Wed, 30 Sep 2009 Source: GNA

Accra, Sept. 30, GNA - Ghana and 46 other African, Caribbean and Pacific countries can access a 22 million Euros fund to help reduce the impact of avian and human influenza as well as prepare for a possible human pandemic.

Dr Alfred Sugri Tia, Deputy Minister of Ministry of Food and Agriculture, said on Wednesday that the money would also enable beneficiary countries to reduce the social and economic consequences of the avian influenza also known as bird flu and the H1N1(swine flu) pandemic. The amount, made available by the African Union - Inter Bureau for Animal Resources (AU-IBAR), has been channelled through a programme dubbed "Support Programme for Integrated National Action Plans for Avian and Human Influenza (SPINAP-AHI).
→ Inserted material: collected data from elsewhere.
Source: an optimization exercise on an open RTL-to-GDS flow (aim: small area). Production flows keep margins and buffers that such runs may drop.
RTL that was checked went through simulation tests only; none was proved equivalent to the original.
Power is estimated from default activity; no workload was simulated. The clock port is modelled as an ideal driver; clocking choices that lean on that would not hold on a real chip.

## cpu_core
module cpu_core (
	input  logic                  clk,
	input  logic                  rst,
	output cpu_isa_pkg::word_t    pc,
	output logic                  inst_req_valid,
	input  logic                  inst_req_ready,
	input  cpu_isa_pkg::word_t    instruction,
	input  logic                  inst_valid,
	output logic                  inst_ready,
	output cpu_bus_pkg::mem_req_t mem_req,
	input  logic                  mem_req_ready,
	input  cpu_isa_pkg::word_t    read_data,
	input  logic                  read_data_valid,
	output logic                  read_data_ready,
	output cpu_bus_pkg::retire_t  retire
);
==> flow/config.mk <==
export PLATFORM = sky130hd
export DESIGN_NAME = cpu_core
export DESIGN_NICKNAME = cpu_core
export VERILOG_FILES = /design/flow/design.v
export SDC_FILE = /design/flow/constraint.sdc
export NUM_CORES = 4
export LEC_CHECK = 0
export CAP_MARGIN = 20
export CORE_MARGIN = 2
export CORE_UTILIZATION = 65
export PLACE_DENSITY = 0.75
export SLEW_MARGIN = 20
==> flow/constraint.sdc <==
create_clock -name core_clock -period 10.0 [get_ports {clk}]
set_input_delay 2.0000 -clock core_clock [delete_from_list [all_inputs] [get_ports {clk}]]
set_output_delay 2.0000 -clock core_clock [all_outputs]
set_load 0.01 [all_outputs]
standard.sh (not shown) runs the stock make flow with config.mk's settings and CLKGATE_MAP_FILE= SYNTH_SCRIPT=/design/flow/synth_recipe.tcl, a recipe that flattens the netlist after the stock synthesis.
==> flow/flow/run.sh <==
#!/bin/bash
# The standard layout (standard.sh) with layout-only changes:
#  - synthesis maps logic with an area-oriented ABC script (flow/synth.tcl);
#    registers, flattening and renaming are as in synth_recipe.tcl
#  - port buffers are sky130_fd_sc_hd__buf_1
#  - CTS without dummy loads and with larger sink clusters
# The make output goes to standard_flow.log; ORFS keeps each step's log in orfs/logs.
set -euo pipefail
here=$(pwd)
export MY_ABC_SCRIPT="$here/flow/abc_area.script"
export BUFFER_PORTS_ARGS="-buffer_cell sky130_fd_sc_hd__buf_1"
export CTS_ARGS="-sink_clustering_enable -repair_clock_nets -dont_use_dummy_load -sink_clustering_size 30 -sink_clustering_max_diameter 100"
sed "s#SYNTH_SCRIPT=[^ ]*#SYNTH_SCRIPT=$here/flow/synth.tcl #" standard.sh > own_standard.sh
grep -q "SYNTH_SCRIPT=$here/flow/synth.tcl" own_standard.sh
bash own_standard.sh > standard_flow.log 2>&1
==> flow/flow/abc_area.script <==
strash
dch
amap
strash
dch
amap
topo
==> flow/flow/synth.tcl <==
# The standard flow's synthesis script (synth_recipe.tcl) with one change: abc maps with
# flow/abc_area.script (area-oriented amap) instead of ORFS's speed script.
proc synth {args} { yosys synth -nofsm -noshare {*}$args }
proc abc {args} {
  set i [lsearch -exact $args -script]
  if {$i >= 0} { lset args [expr {$i + 1}] $::env(MY_ABC_SCRIPT) }
  yosys abc {*}$args
}
source $::env(SCRIPTS_DIR)/synth.tcl
# left out here: clear keep_hierarchy, flatten, clean up, hide names made inside functions, write 1_2_yosys.v
Rerun with:
--- a/flow/design.v
+++ b/flow/design.v
@@ -109,23 +109,22 @@
 	localparam logic [3:0] S_WRA   = 4'd4;   
 	localparam logic [3:0] S_F1    = 4'd5;   
 	localparam logic [3:0] S_CWAIT = 4'd6;   
 	localparam logic [3:0] S_COPY  = 4'd7;   
 	localparam logic [3:0] S_IWAIT = 4'd8;   
 	localparam logic [3:0] S_EXEC  = 4'd9;
 	localparam logic [3:0] S_FIXN  = 4'd10;  
 	localparam logic [3:0] S_MREQ  = 4'd11;  
 	localparam logic [3:0] S_NWAIT = 4'd12;  
 	localparam logic [3:0] S_NPC   = 4'd13;  
 	localparam logic [3:0] S_LWAIT = 4'd14;  
-	localparam logic [3:0] S_PRE   = 4'd15;  
 	logic [3:0]  state, state_n;
 	logic [4:0]  cnt;
 	logic [31:0] P, N, D;
 	logic        c1, c2, ne, d1, d2, ld_pend, vld1;
 	wire first = (cnt == 5'd0);
 	wire last  = (cnt == 5'd31);
 	wire [5:0] op  = instruction[31:26];
 	wire [5:0] fn  = instruction[5:0];
 	wire [4:0] rs  = instruction[25:21];
 	wire [4:0] rt  = instruction[20:16];
 	wire [4:0] rd  = instruction[15:11];
@@ -159,46 +158,42 @@
 	wire st_wrn   = (state == S_WRN);
 	wire st_wra   = (state == S_WRA);
 	wire st_f1    = (state == S_F1);
 	wire st_cwait = (state == S_CWAIT);
 	wire st_copy  = (state == S_COPY);
 	wire st_iwait = (state == S_IWAIT);
 	wire st_fixn  = (state == S_FIXN);
 	wire st_mreq  = (state == S_MREQ);
 	wire st_nwait = (state == S_NWAIT);
 	wire st_npc   = (state == S_NPC);
 	wire st_lwait = (state == S_LWAIT);
-	wire start    = st_iwait & first & inst_valid;
-	wire needs_rt = f_alu | is_br | i_sw;
-	wire pre      = (state == S_PRE) | (start & needs_rt);
-	wire exec     = (state == S_EXEC) | (start & ~needs_rt);
+	wire exec     = (state == S_EXEC) | (st_iwait & first & inst_valid);
 	wire wr_pass  = st_f0 | st_wrc | st_wrn | st_wra;
 	wire copy_en  = (st_f0 & inst_req_ready) | st_wrc | (st_f1 & inst_req_ready & first) | st_copy;
 	wire npc_en   = (st_mreq & mem_req_ready & first) | (st_nwait & first) | st_npc;
 	wire ld_pass  = (st_npc | st_lwait) & ld_pend;    
 	wire ld_got   = ld_pass & last & vld1;            
 	logic [31:0] heads;
 	wire         wen = wr_pass & inst_valid & writes;
 	assign heads[0] = 1'b0;
 	genvar gi;
 	generate
 		for (gi = 1; gi < 32; gi++) begin : g_reg
 			logic [31:0] r;
 			always_ff @(posedge clk)
 				r <= {(wen && (dest == gi)) ? D[0] : r[0], r[31:1]};
 			assign heads[gi] = r[0];
 		end
 	endgenerate
-	wire port = heads[pre ? rt : rs];
-	wire a_rs = port;
-	wire b_rt = D[0];
+	wire a_rs = heads[rs];
+	wire b_rt = heads[rt];
 	wire ibit  = instruction[{cnt[4] & is_jimm, cnt[3:0]}];
 	wire imm_s = cnt[4] ? (~(op_log & zext) & instruction[15]) : ibit;  
 	wire lui_s = cnt[4] & ibit;                              
 	wire raw   = is_jimm ? ibit : imm_s;
 	wire dly   = (cnt[4:1] != 4'd0) & d2;                    
 	wire lbit  = read_data[cnt];
 	wire cin2 = (cnt == 5'd2) | ((cnt > 5'd2) & c2);
 	wire p4   = P[0] ^ cin2;
 	logic alu_a, alu_b;
 	always_comb begin
 		if (is_br | link)
@@ -241,24 +236,23 @@
 		state_n = state;
 		case (state)
 			S_INIT:  if (last) state_n = S_F1;
 			S_F0:    state_n = inst_req_ready ? S_WRC : S_WRN;
 			S_WRC:   if (last) state_n = S_IWAIT;
 			S_WRN:   if (inst_req_ready) state_n = last ? S_COPY : S_WRA;
 			         else if (last) state_n = S_F1;
 			S_WRA:   if (last) state_n = S_COPY;
 			S_F1:    if (inst_req_ready) state_n = (first | last) ? S_COPY : S_CWAIT;
 			S_CWAIT: if (last) state_n = S_COPY;
 			S_COPY:  if (last) state_n = S_IWAIT;
-			S_IWAIT: if (first & inst_valid) state_n = needs_rt ? S_PRE : S_EXEC;
-			S_PRE:   if (last) state_n = S_EXEC;
+			S_IWAIT: if (first & inst_valid) state_n = S_EXEC;
 			S_EXEC:  if (last) state_n = (i_lw | i_sw) ? S_MREQ : ((is_br & ~taken) ? S_FIXN : S_F0);
 			S_FIXN:  if (last) state_n = S_F0;
 			S_MREQ:  if (mem_req_ready) state_n = first ? S_NPC : S_NWAIT;
 			S_NWAIT: if (first) state_n = S_NPC;
 			S_NPC, S_LWAIT: if (last) state_n = (ld_pend & ~vld1) ? S_LWAIT : S_F0;
 			default: state_n = S_INIT;
 		endcase
 	end
 	always_ff @(posedge clk) begin
 		if (rst) begin
 			state   <= S_INIT;
@@ -279,35 +273,33 @@
 			n_in = 1'b0;
 		else if (st_fixn)
 			n_in = D[0];
 		else if (exec & (i_lw | i_sw | is_br))
 			n_in = sum;
 		else if (exec & is_jimm)
 			n_in = (cnt[4:2] == 3'b111) ? p4 : dly;
 		else if (exec & is_jreg)
 			n_in = a_rs;
 		else
 			n_in = p4;
-		if (pre)
-			d_in = port;
-		else if (~exec)
+		if (~exec)
 			d_in = lbit;
 		else if (i_sw)
 			d_in = b_rt;
 		else if (is_br)
 			d_in = p4;
 		else
 			d_in = res;
 	end
 	wire n_sh = st_init | exec | st_fixn | npc_en | copy_en;
-	wire d_sh = ~st_mreq;  
+	wire d_sh = exec | st_fixn | wr_pass | (ld_pass & ~first);
 	always_ff @(posedge clk) begin
 		c1   <= cout;
 		c2   <= P[0] & cin2;
 		ne   <= ne_all;
 		d1   <= raw;
 		d2   <= d1;
 		if (cnt == 5'd1)
 			vld1 <= read_data_valid;
 		P  <= {copy_en ? N[0] : P[0], P[31:1]};
 		if (n_sh)
 			N <= {n_in, N[31:1]};
Outcome:
- non-clock buffer count went down by 4
- cell area went up by 0.38%
- sequential share of layout area went down by 0.31 points
- area after synthesis went up by 0.50%
- wire length went down by 7.4%
- setup slack improved by 0.89 ns
The RTL of the second run of this note was laid out without a check of its function.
Dr Tia, addressing accountants working within the African Union Inter Bureau for Animal Research Unit, said management and utilization of such funds required strict financial discipline hence the need to train accountants who would manage the fund. Participants were selected from 27 African countries in Central and West Africa including Ghana, Kenya, Cote d'Ivoire, Togo, Benin and Nigeria.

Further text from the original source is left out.